Assignment 1: Lighting the Torch

Deadline: Tuesday April 22nd, 20:00
No exercise on April 16th/18th!

In this assignment, you will implement and train your first deep model on a well-known image classification task. You will also familiarize yourself with the Pytorch library we will be using for this course.

General Assignment Notes

You may sometimes need to do some extra reading for these assignments. Sorry, but there is no way around this.
Similarly, these assignments may sometimes be quite wordy. A lot of it is just explanation on what to do and how to do it, so don’t worry too much. Read it all carefully!
Assignments are posed in a very open-ended manner. Often you only “need” to complete a rather basic task. However, you will get far more out of this class by going beyond these basics. Some suggestions for further explorations are usually contained in the assignment description. Ideally though, you should really see what interests you and explore those directions further. Share and discuss any interesting findings in class and on Mattermost! We will also present experiments in the exercise sessions.
- Because of the new 5/6 credit system, Master’s students are generally expected to do some extra work here!
Please don’t stop reading at “Bonus”; see above. Don’t be intimidated by all the text; pick something that interests you/lies within your interests/capabilities and just spend some time on it.

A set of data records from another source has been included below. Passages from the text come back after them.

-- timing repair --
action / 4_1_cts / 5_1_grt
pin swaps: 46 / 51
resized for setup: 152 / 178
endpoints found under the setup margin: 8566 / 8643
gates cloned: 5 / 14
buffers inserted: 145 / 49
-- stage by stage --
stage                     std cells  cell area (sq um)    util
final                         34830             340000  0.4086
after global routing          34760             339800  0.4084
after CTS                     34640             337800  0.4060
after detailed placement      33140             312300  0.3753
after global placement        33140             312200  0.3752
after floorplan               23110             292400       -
From an optimization exercise on the open Yosys and OpenROAD flow, aimed at small area, a short achievable clock period and few clock cycles per item; shortcuts taken in it are not production practice.
Only simulation tests tie the RTL to the original design; equivalence was not proved.
Power is estimated from default activity; no workload was simulated.

==> v37 <==
==> flow/design.v <==
`timescale 1ns/1ns
`default_nettype none
package vec_isa_pkg;
	localparam int word_bits     = 64;
	localparam int instr_bits    = 32;
	localparam int reg_count     = 32;
	localparam int reg_addr_bits = 5;
	localparam int imm_bits      = 16;
	localparam int opcode_pos = 0;
	localparam int rd_pos     = 6;
	localparam int rs_pos     = 11;
	localparam int rt_pos     = 16;
	localparam int ppp_pos    = 21;
	localparam int ww_pos     = 24;
	localparam int funct_pos  = 26;
	localparam int imm_pos    = 16;  
	typedef logic [0:word_bits-1] word_t;  
	typedef enum logic [5:0] {
		op_vld   = 6'b100000,
		op_vsd   = 6'b100001,
		op_rtype = 6'b101010
	} opcode_e;  
	typedef enum logic [5:0] {
		f_and = 6'd0,
		f_or  = 6'd1,
		f_xor = 6'd2,
		f_not = 6'd3,
		f_mov = 6'd4,
		f_add = 6'd5,
		f_sub = 6'd6
	} funct_e;
	typedef enum logic [1:0] {w8, w16, w32, w64} lane_e;
	typedef enum logic [2:0] {
		p_all   = 3'd0,
		p_upper = 3'd1,  
		p_lower = 3'd2,
		p_even  = 3'd3,  
		p_odd   = 3'd4
	} ppp_e;
endpackage
`default_nettype wire
`timescale 1ns/1ns
`default_nettype none
package vec_pipe_pkg;
	localparam int addr_bits = 32;
	typedef struct packed {
		logic                                        wb_en;
		logic                                        use_alu;  
		logic [5:0]                                  funct;
		logic [1:0]                                 ww;
		logic [2:0]                                 ppp;
		logic [5-1:0]       rd;
		logic [5-1:0]       rs;
		logic [5-1:0]       rt;
		logic [0:63]                          rs_data;  
		logic [0:63]                          rt_data;
	} ex_op_t;
	typedef struct packed {
		logic                                        en;
		logic [5-1:0]       rd;
		logic [2:0]                                 ppp;
		logic [0:63]                          data;
	} wb_t;
	typedef struct packed {
		logic                                        en;
		logic                                        wr_en;
		logic [addr_bits-1:0]                        addr;
		logic [0:63]                          wdata;
	} mem_req_t;
	function automatic [0:63] merge_ppp(input logic [0:63] old_data,
		input logic [0:63] new_data, input logic [2:0] ppp);
		logic [0:63] merged;
		int b;
		merged = old_data;
		for (b = 0; b < 64 / 8; b++)
		begin
			if (ppp == 3'd0
				|| (ppp == 3'd1 && b < 4)
				|| (ppp == 3'd2 && b >= 4)
				|| (ppp == 3'd3 && b % 2 == 0)
				|| (ppp == 3'd4 && b % 2 == 1))
				merged[8*b +: 8] = new_data[8*b +: 8];
		end
		merge_ppp = merged;  
	endfunction
endpackage
`default_nettype wire
`timescale 1ns/1ns
`default_nettype none
module vec_regfile (
	input  wire logic         clk,
	input  wire logic         reset,
	input  wire logic [31:1]  sel_a,     
	input  wire logic [31:1]  sel_b,
	output logic [63:0]       rd_a,
	output logic [63:0]       rd_b,
	input  wire logic [31:1]  wr_reg,    
	input  wire logic [7:0]   wr_bytes,  
	input  wire logic [63:0]  wr_data
);
	logic [63:0] regs [1:31];
	logic [63:0] wr_d;
	assign wr_d = reset ? 64'b0 : wr_data;
	always_ff @(posedge clk)
	begin
		for (int k = 1; k < 32; k++)
			for (int b = 0; b < 8; b++)
				if (reset || (wr_reg[k] && wr_bytes[b]))
					regs[k][8*b +: 8] <= wr_d[8*b +: 8];
	end
	always_comb
	begin
		rd_a = '0;
		rd_b = '0;
		for (int k = 1; k < 32; k++)
		begin
			rd_a = rd_a | (regs[k] & {64{sel_a[k]}});
			rd_b = rd_b | (regs[k] & {64{sel_b[k]}});
		end
	end
endmodule
`default_nettype wire
`timescale 1ns/1ns
`default_nettype none
module vec_alu (
	input  wire logic [63:0]  a,
	input  wire logic [63:0]  b,
	input  wire logic [3:0]   tt,
	input  wire logic         arith,
	input  wire logic         is_sub,
	input  wire logic [7:0]   lane_start,  
	output logic [63:0]       result
);
	logic [63:0] b_in;
	logic [63:0] g;
	logic [63:0] p;
	logic [63:0] carry;  
	assign b_in = b ^ {64{is_sub}};
	always_comb
	begin
		g = a & b_in;
		p = a ^ b_in;
		for (int k = 1; k < 8; k++)
			if (lane_start[k])
			begin
				g[8*k-1] = is_sub;
				p[8*k-1] = 1'b0;
			end
		g[0] = g[0] | (p[0] & is_sub);  
	end
	always_comb
	begin
		logic [63:0] gg;
		logic [63:0] pp;
		gg = g;
		pp = p;
		for (int l = 0; l < 6; l++)
			for (int i = 0; i < 64; i++)
				if ((i >> l) & 1)
				begin
					gg[i] = gg[i] | (pp[i] & gg[((i >> l) << l) - 1]);
					pp[i] = pp[i] & pp[((i >> l) << l) - 1];
				end
		carry = {gg[62:0], is_sub};
	end
	always_comb
	begin
		for (int i = 0; i < 64; i++)
			result[i] = tt[{a[i], b[i]}] ^ (arith & carry[i]);
	end
endmodule
`default_nettype wire
`timescale 1ns/1ns
`default_nettype none
module vec_core (
	input  wire logic         clk,
	input  wire logic         reset,
	input  wire logic [31:0]  instruction,
	output logic [31:0]       pc,
	input  wire logic [63:0]  mem_rdata,
	output logic              mem_en,
	output logic              mem_wr_en,
	output logic [31:0]       mem_addr,
	output logic [63:0]       mem_wdata
);
	localparam logic [5:0] OP_LD = 6'b100000;
	localparam logic [5:0] OP_SD = 6'b100001;
	localparam logic [5:0] OP_RT = 6'b101010;
	function automatic logic [7:0] ppp_mask(input logic [2:0] ppp);
		case (ppp)
			3'd0:    ppp_mask = 8'hff;
			3'd1:    ppp_mask = 8'hf0;  
			3'd2:    ppp_mask = 8'h0f;  
			3'd3:    ppp_mask = 8'haa;  
			3'd4:    ppp_mask = 8'h55;  
			default: ppp_mask = 8'h00;
		endcase
	endfunction
	function automatic logic [31:1] onehot(input logic [4:0] r);
		for (int k = 1; k < 32; k++)
			onehot[k] = (r == 5'(k));
	endfunction
	logic [31:0] ir_q;        
	logic [31:0] hold_q;      
	logic        ir_v_q;
	logic        use_hold_q;
	logic        stall;
	logic [31:0] s1_ins;
	logic        s1_v;
	logic        rst;
	always_ff @(posedge clk)
	begin
		rst    <= reset;
		ir_q   <= instruction;
		hold_q <= s1_ins;
		ir_v_q <= !reset;
		if (rst)
		begin
			use_hold_q <= 1'b0;
			pc         <= {31'b0, !reset};  
		end
		else
		begin
			use_hold_q <= stall;
			if (!stall)
				pc <= pc + 32'd1;
		end
	end
	assign s1_ins = use_hold_q ? hold_q : ir_q;
	assign s1_v   = use_hold_q || ir_v_q;
	logic [5:0]  s1_op;
	logic [4:0]  s1_rd;
	logic [4:0]  s1_rs;
	logic [4:0]  s1_rt;
	logic [4:0]  s1_rb;
	logic [15:0] s1_imm;
	logic        s1_ld;
	logic        s1_sd;
	logic        s1_alu;
	assign s1_op  = s1_ins[31:26];
	assign s1_rd  = s1_ins[25:21];
	assign s1_rs  = s1_ins[20:16];
	assign s1_rt  = s1_ins[15:11];
	assign s1_imm = s1_ins[15:0];
	assign s1_ld  = s1_v && (s1_op == OP_LD);
	assign s1_sd  = s1_v && (s1_op == OP_SD);
	assign s1_alu = s1_v && (s1_op == OP_RT);
	assign s1_rb  = (s1_op == OP_SD) ? s1_rd : s1_rt;  
	logic        s2_v, s2_ld, s2_sd, s2_alu, s2_wen;
	logic [4:0]  s2_rd, s2_ra, s2_rb;
	logic [15:0] s2_imm;
	logic [7:0]  s2_mask;
	logic [1:0]  s2_ww;
	logic [5:0]  s2_fn;
	logic [7:0]  s2_wt_a, s2_wt_b;  
	logic        s3_ld, s3_sd, s3_wen;
	logic [4:0]  s3_rd;
	logic [15:0] s3_imm;
	logic [7:0]  s3_mask;
	logic [63:0] s3_a, s3_b;
	logic [7:0]  s3_fw_a, s3_fw_b;  
	logic [3:0]  s3_tt;     
	logic        s3_arith, s3_sub;
	logic [7:0]  s3_lane;
	logic [31:1] w_reg;   
	logic [7:0]  w_mask;
	logic [63:0] w_data;
	logic        sb0_v;
	logic [15:0] sb0_addr;
	logic [63:0] sb0_data;
	logic [15:0] mem_addr_q;
	logic        n0_v;              
	logic        pop;       
	logic        push;      
	logic        addr_hit;
	logic        ld_go;
	assign pop  = mem_wr_en;
	assign push = s3_sd;
	assign addr_hit = (s2_sd && s2_imm == s1_imm) || (s3_sd && s3_imm == s1_imm)
		|| (sb0_v && !pop && sb0_addr == s1_imm);
	assign stall = s1_ld && (addr_hit || (n0_v && s2_sd));
	assign ld_go = s1_ld && !stall;
	always_ff @(posedge clk)
	begin
		if (rst)
		begin
			s2_v   <= 1'b0;
			s2_ld  <= 1'b0;
			s2_sd  <= 1'b0;
			s2_alu <= 1'b0;
			s2_wen <= 1'b0;
		end
		else
		begin
			s2_v   <= s1_v && !stall;
			s2_ld  <= ld_go;
			s2_sd  <= s1_sd;
			s2_alu <= s1_alu;
			s2_wen <= (ld_go || s1_alu) && (s1_rd != 5'd0);
		end
		s2_rd    <= s1_rd;
		s2_ra    <= s1_rs;
		s2_rb    <= s1_rb;
		s2_imm   <= s1_imm;
		s2_mask  <= (s1_op == OP_LD) ? 8'hff : ppp_mask(s1_ins[10:8]);
		s2_ww    <= s1_ins[7:6];
		s2_fn    <= s1_ins[5:0];
		s2_wt_a  <= (s3_wen && s3_rd == s1_rs) ? s3_mask : 8'h00;
		s2_wt_b  <= (s3_wen && s3_rd == s1_rb) ? s3_mask : 8'h00;
	end
	logic [63:0] rf_a, rf_b;
	logic [63:0] s2_a, s2_b;
	vec_regfile i_vec_regfile (
		.clk      (clk),
		.reset    (rst),
		.sel_a    (onehot(s2_ra)),
		.sel_b    (onehot(s2_rb)),
		.rd_a     (rf_a),
		.rd_b     (rf_b),
		.wr_reg   (w_reg),
		.wr_bytes (w_mask),
		.wr_data  (w_data)
	);
	always_comb
	begin
		for (int k = 0; k < 8; k++)
		begin
			s2_a[8*k +: 8] = s2_wt_a[k] ? w_data[8*k +: 8] : rf_a[8*k +: 8];
			s2_b[8*k +: 8] = s2_wt_b[k] ? w_data[8*k +: 8] : rf_b[8*k +: 8];
		end
	end
	always_ff @(posedge clk)
	begin
		if (rst)
		begin
			s3_ld  <= 1'b0;
			s3_sd  <= 1'b0;
			s3_wen <= 1'b0;
		end
		else
		begin
			s3_ld  <= s2_ld;
			s3_sd  <= s2_sd && s2_v;
			s3_wen <= s2_wen && s2_v;
		end
		s3_rd    <= s2_rd;
		s3_imm   <= s2_imm;
		s3_mask  <= s2_mask;
		s3_a     <= s2_a;
		s3_b     <= s2_b;
		s3_fw_a  <= (s3_wen && s3_rd == s2_ra) ? s3_mask : 8'h00;
		s3_fw_b  <= (s3_wen && s3_rd == s2_rb) ? s3_mask : 8'h00;
		case (s2_fn)
			6'd0:    s3_tt <= 4'b1000;  
			6'd1:    s3_tt <= 4'b1110;  
			6'd2:    s3_tt <= 4'b0110;  
			6'd3:    s3_tt <= 4'b0011;  
			6'd4:    s3_tt <= 4'b1100;  
			6'd5:    s3_tt <= 4'b0110;  
			6'd6:    s3_tt <= 4'b1001;  
			default: s3_tt <= 4'b0000;
		endcase
		if (s2_ld)
			s3_tt <= 4'b0000;
		s3_arith <= !s2_ld && ((s2_fn == 6'd5) || (s2_fn == 6'd6));
		s3_sub   <= (s2_fn == 6'd6);
		case (s2_ww)
			2'd0:    s3_lane <= 8'hff;
			2'd1:    s3_lane <= 8'h55;
			2'd2:    s3_lane <= 8'h11;
			default: s3_lane <= 8'h01;
		endcase
	end
	logic [63:0] op_a, op_b;
	logic [63:0] alu_result;
	always_comb
	begin
		for (int k = 0; k < 8; k++)
		begin
			op_a[8*k +: 8] = s3_fw_a[k] ? w_data[8*k +: 8] : s3_a[8*k +: 8];
			op_b[8*k +: 8] = s3_fw_b[k] ? w_data[8*k +: 8] : s3_b[8*k +: 8];
		end
	end
	vec_alu i_vec_alu (
		.a          (op_a),
		.b          (op_b),
		.tt         (s3_tt),
		.arith      (s3_arith),
		.is_sub     (s3_sub),
		.lane_start (s3_lane),
		.result     (alu_result)
	);
	always_ff @(posedge clk)
	begin
		if (rst)
			w_reg <= '0;
		else
			w_reg <= s3_wen ? onehot(s3_rd) : '0;
		w_mask <= s3_mask;
		w_data <= alu_result | (mem_rdata & {64{s3_ld}});  
	end
	always_comb
	begin
		n0_v = push || (sb0_v && !pop);
	end
	always_ff @(posedge clk)
	begin
		if (rst)
		begin
			sb0_v     <= 1'b0;
			mem_en    <= 1'b0;
			mem_wr_en <= 1'b0;
		end
		else
		begin
			sb0_v     <= n0_v;
			mem_en    <= ld_go || n0_v;
			mem_wr_en <= !ld_go && n0_v;
		end
		if (push)
		begin
			sb0_addr <= s3_imm;
			sb0_data <= op_b;
		end
		mem_addr_q <= ld_go ? s1_imm : (push ? s3_imm : sb0_addr);
	end
	assign mem_addr  = {16'h0000, mem_addr_q};
	assign mem_wdata = sb0_data;
endmodule
`default_nettype wire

NOTE be sure to read the “How to Hand In Your Assignment” section at the very end!

Setting Up

To work on your own machine

Install Python (3.x – depending on your OS you might need to install a not-so-recent version as the newest ones may be incompatible with Pytorch) if you haven’t done so, and install Pytorch. Be mindful of the different variants for different operating systems as well as GPU vs CPU. But it should generally be simple via pip.

If you want to do everything in Colab (see below), you don’t need to install Pytorch, or even Python, yourself.

Google Colab

Google Colab is a platform to facilitate teaching of machine learning/deep learning. Essentially, it is a Jupyter notebook environment with GPU-supported Pytorch and other necessary libraries available.

If you want to, you can develop your assignments within this environment. See below for some notes. Notebooks support Markup, so you can also write some text about what your code does, your observations etc. This is a really good idea!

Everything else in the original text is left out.